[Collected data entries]
□ □ □ □ □
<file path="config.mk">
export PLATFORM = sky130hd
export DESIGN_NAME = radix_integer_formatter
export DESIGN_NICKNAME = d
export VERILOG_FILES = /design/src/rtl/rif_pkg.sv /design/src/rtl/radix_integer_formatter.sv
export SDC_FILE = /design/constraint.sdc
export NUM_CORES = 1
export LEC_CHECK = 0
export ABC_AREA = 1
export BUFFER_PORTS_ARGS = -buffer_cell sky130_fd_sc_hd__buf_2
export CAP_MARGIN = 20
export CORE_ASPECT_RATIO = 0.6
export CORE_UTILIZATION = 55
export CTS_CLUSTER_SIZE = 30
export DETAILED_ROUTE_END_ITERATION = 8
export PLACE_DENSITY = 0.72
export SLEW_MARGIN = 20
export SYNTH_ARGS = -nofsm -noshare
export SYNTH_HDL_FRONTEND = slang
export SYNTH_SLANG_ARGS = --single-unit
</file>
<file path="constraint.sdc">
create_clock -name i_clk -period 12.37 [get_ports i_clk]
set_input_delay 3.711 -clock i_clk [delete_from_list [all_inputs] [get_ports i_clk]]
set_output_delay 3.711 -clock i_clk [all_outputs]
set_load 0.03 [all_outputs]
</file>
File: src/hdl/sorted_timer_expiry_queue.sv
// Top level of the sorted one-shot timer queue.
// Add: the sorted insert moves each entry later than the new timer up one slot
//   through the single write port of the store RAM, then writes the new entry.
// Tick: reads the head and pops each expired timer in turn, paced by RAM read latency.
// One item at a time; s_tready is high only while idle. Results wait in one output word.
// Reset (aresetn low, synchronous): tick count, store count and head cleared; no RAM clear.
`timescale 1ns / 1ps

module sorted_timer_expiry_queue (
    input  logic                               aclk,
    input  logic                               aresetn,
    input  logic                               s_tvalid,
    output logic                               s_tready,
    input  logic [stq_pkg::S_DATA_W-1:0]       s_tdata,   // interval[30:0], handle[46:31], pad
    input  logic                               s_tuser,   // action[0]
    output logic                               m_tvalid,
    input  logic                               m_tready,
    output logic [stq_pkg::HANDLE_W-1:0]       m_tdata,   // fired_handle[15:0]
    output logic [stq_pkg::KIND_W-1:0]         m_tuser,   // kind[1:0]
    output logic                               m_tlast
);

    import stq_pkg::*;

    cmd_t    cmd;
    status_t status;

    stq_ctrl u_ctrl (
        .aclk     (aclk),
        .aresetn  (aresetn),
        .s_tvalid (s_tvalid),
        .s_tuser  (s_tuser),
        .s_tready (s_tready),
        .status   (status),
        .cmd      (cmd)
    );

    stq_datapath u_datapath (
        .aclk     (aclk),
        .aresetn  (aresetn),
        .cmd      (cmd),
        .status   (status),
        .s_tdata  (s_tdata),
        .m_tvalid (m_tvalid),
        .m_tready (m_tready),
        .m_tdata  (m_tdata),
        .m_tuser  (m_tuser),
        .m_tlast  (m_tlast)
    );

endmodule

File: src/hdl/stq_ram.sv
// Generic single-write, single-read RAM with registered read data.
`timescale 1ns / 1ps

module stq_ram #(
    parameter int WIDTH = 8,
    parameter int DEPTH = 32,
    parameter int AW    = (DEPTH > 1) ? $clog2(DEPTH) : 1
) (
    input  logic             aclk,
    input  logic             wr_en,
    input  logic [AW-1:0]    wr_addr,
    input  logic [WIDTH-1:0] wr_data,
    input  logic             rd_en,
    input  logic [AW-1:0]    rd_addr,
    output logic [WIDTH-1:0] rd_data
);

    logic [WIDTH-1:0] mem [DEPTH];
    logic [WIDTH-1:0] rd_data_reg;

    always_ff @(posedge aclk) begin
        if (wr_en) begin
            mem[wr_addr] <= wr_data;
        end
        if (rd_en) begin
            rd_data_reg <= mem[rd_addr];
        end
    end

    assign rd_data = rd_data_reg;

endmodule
□ □ □ □ □
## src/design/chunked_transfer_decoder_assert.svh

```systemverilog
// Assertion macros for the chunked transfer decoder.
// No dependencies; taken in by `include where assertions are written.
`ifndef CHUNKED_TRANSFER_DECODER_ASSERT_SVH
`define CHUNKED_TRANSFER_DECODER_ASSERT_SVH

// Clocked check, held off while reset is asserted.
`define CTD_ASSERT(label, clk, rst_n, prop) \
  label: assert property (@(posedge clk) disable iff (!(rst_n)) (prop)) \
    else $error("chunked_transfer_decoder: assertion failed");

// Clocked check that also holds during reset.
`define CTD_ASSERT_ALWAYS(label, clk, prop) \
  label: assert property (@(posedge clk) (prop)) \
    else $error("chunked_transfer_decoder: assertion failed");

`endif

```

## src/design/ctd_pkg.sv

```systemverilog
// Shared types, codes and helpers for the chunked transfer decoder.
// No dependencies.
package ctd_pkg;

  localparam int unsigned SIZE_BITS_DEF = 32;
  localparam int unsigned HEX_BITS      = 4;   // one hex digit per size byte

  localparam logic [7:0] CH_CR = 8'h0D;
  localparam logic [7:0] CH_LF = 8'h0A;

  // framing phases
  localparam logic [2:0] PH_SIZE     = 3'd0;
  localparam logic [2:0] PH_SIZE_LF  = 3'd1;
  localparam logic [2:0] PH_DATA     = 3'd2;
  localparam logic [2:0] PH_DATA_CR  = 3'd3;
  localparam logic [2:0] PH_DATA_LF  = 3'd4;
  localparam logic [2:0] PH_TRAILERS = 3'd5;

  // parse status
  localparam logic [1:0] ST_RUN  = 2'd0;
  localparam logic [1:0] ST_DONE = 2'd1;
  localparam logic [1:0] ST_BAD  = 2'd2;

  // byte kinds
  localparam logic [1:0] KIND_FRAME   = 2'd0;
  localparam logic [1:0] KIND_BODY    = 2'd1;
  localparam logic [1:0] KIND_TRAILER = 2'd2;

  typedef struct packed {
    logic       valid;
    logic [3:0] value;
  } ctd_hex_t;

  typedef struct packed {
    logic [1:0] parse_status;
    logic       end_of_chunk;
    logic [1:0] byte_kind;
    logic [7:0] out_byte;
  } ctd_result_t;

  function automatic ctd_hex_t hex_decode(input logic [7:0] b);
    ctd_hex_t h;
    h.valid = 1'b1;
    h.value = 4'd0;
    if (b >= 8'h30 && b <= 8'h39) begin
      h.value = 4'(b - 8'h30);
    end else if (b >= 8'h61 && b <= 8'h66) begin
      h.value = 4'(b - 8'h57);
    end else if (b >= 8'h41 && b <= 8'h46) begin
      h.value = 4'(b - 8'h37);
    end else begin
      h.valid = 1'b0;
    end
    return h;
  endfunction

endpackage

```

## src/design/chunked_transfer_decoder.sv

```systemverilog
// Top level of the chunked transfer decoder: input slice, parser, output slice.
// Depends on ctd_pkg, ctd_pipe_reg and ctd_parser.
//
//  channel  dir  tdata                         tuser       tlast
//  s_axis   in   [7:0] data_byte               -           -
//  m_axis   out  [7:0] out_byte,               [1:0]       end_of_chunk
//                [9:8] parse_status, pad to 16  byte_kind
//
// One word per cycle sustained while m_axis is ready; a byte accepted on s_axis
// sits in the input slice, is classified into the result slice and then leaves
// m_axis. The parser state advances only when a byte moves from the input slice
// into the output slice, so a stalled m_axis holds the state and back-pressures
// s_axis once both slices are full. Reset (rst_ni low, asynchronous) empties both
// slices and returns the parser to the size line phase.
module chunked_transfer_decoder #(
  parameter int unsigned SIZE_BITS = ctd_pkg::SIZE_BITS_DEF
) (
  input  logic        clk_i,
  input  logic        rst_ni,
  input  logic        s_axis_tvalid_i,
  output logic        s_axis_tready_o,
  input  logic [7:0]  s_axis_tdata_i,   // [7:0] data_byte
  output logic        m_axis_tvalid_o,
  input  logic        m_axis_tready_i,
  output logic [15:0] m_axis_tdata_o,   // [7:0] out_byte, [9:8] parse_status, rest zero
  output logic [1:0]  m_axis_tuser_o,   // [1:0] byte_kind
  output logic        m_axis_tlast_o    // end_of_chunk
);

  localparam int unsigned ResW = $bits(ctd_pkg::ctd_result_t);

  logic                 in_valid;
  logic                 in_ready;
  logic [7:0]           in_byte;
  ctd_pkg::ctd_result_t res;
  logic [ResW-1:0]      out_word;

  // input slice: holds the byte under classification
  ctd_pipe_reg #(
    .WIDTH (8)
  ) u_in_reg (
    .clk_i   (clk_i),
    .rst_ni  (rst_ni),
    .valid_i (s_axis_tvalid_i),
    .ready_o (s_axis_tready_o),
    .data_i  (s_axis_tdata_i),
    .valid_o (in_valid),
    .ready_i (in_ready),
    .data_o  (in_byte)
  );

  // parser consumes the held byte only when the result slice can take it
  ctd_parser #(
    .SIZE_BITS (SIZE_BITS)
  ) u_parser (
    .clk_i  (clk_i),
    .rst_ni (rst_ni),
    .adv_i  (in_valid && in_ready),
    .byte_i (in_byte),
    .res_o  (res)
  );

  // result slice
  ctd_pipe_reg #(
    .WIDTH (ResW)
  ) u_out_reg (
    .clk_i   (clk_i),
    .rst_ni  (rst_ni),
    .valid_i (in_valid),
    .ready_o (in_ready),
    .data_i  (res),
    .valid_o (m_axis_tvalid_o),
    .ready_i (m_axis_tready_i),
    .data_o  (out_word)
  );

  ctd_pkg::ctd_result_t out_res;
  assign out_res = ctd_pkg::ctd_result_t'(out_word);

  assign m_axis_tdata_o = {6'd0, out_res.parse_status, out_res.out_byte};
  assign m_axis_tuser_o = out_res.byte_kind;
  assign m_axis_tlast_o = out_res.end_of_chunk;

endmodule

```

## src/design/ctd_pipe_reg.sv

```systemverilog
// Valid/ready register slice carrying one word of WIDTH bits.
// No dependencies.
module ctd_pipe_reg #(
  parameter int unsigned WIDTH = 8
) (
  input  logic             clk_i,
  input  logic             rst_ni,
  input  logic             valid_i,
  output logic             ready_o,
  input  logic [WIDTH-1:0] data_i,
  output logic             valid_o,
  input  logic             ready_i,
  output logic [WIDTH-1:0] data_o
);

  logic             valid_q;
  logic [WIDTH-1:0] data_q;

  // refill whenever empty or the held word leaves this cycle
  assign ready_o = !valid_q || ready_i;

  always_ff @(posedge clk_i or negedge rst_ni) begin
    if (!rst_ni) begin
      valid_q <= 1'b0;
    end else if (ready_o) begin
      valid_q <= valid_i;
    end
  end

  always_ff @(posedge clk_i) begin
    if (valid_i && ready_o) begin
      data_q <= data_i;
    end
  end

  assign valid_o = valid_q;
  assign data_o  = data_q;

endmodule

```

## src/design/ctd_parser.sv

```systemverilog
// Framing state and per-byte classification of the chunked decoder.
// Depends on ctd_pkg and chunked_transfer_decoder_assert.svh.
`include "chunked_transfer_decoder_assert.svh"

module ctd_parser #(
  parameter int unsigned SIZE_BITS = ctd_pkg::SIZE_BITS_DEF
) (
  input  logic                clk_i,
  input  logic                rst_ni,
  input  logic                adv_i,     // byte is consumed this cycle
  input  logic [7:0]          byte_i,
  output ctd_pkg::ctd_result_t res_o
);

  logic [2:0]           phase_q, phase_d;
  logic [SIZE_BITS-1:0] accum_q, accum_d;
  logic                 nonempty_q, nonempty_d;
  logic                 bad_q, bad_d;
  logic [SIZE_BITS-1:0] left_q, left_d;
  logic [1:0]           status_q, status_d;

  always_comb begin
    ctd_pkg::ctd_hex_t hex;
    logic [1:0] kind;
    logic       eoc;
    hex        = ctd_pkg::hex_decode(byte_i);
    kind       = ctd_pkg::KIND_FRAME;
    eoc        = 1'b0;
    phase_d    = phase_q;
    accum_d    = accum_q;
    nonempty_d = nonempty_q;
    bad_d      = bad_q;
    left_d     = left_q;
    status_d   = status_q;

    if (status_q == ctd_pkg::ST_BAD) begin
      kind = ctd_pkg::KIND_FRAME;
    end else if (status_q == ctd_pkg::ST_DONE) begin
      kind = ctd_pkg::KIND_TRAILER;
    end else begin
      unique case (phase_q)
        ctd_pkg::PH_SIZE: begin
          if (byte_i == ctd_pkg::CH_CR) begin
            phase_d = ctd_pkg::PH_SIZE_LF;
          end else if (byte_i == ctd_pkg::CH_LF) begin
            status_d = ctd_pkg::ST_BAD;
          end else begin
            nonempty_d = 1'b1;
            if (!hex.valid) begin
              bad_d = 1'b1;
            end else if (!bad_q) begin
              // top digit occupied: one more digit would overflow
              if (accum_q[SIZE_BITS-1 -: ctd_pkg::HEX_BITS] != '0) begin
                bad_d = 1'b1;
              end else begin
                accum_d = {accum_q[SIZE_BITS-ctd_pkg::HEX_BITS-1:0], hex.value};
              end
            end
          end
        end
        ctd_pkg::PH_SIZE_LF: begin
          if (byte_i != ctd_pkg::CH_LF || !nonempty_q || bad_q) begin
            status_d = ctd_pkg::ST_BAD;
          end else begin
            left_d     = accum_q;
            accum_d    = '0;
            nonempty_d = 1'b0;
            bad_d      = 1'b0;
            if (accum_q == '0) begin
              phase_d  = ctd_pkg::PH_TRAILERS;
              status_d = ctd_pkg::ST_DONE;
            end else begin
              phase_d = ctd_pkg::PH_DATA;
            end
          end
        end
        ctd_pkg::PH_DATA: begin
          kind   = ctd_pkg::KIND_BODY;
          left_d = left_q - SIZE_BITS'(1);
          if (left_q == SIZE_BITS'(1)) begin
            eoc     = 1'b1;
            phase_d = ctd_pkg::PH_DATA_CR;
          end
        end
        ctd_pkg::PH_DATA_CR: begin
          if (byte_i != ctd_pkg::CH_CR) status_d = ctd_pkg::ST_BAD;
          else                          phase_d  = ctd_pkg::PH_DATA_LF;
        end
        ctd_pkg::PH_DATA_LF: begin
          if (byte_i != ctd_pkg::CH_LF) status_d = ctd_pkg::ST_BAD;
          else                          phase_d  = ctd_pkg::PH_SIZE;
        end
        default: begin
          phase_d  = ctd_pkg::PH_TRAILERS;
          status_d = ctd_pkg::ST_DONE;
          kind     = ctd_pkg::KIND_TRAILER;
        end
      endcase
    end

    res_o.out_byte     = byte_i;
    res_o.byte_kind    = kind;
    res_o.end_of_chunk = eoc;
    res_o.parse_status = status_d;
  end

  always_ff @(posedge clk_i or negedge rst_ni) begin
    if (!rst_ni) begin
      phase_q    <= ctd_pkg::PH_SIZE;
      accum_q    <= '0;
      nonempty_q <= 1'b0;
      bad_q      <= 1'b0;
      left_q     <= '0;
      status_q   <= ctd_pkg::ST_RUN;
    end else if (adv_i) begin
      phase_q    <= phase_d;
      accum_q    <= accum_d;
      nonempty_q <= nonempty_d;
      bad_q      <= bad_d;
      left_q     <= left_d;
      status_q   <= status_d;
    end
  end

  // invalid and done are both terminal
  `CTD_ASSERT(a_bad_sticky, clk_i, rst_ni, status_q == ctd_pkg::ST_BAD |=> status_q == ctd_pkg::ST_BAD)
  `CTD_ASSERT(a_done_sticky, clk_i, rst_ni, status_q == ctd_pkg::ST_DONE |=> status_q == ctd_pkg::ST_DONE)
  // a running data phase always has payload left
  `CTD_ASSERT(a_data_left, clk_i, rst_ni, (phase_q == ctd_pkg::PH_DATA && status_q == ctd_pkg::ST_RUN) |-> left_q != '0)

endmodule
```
□ □ □ □ □
▶ _Your objective_:
Give only the number of lines above holding "single".

▶ _Result for this exercise_:
3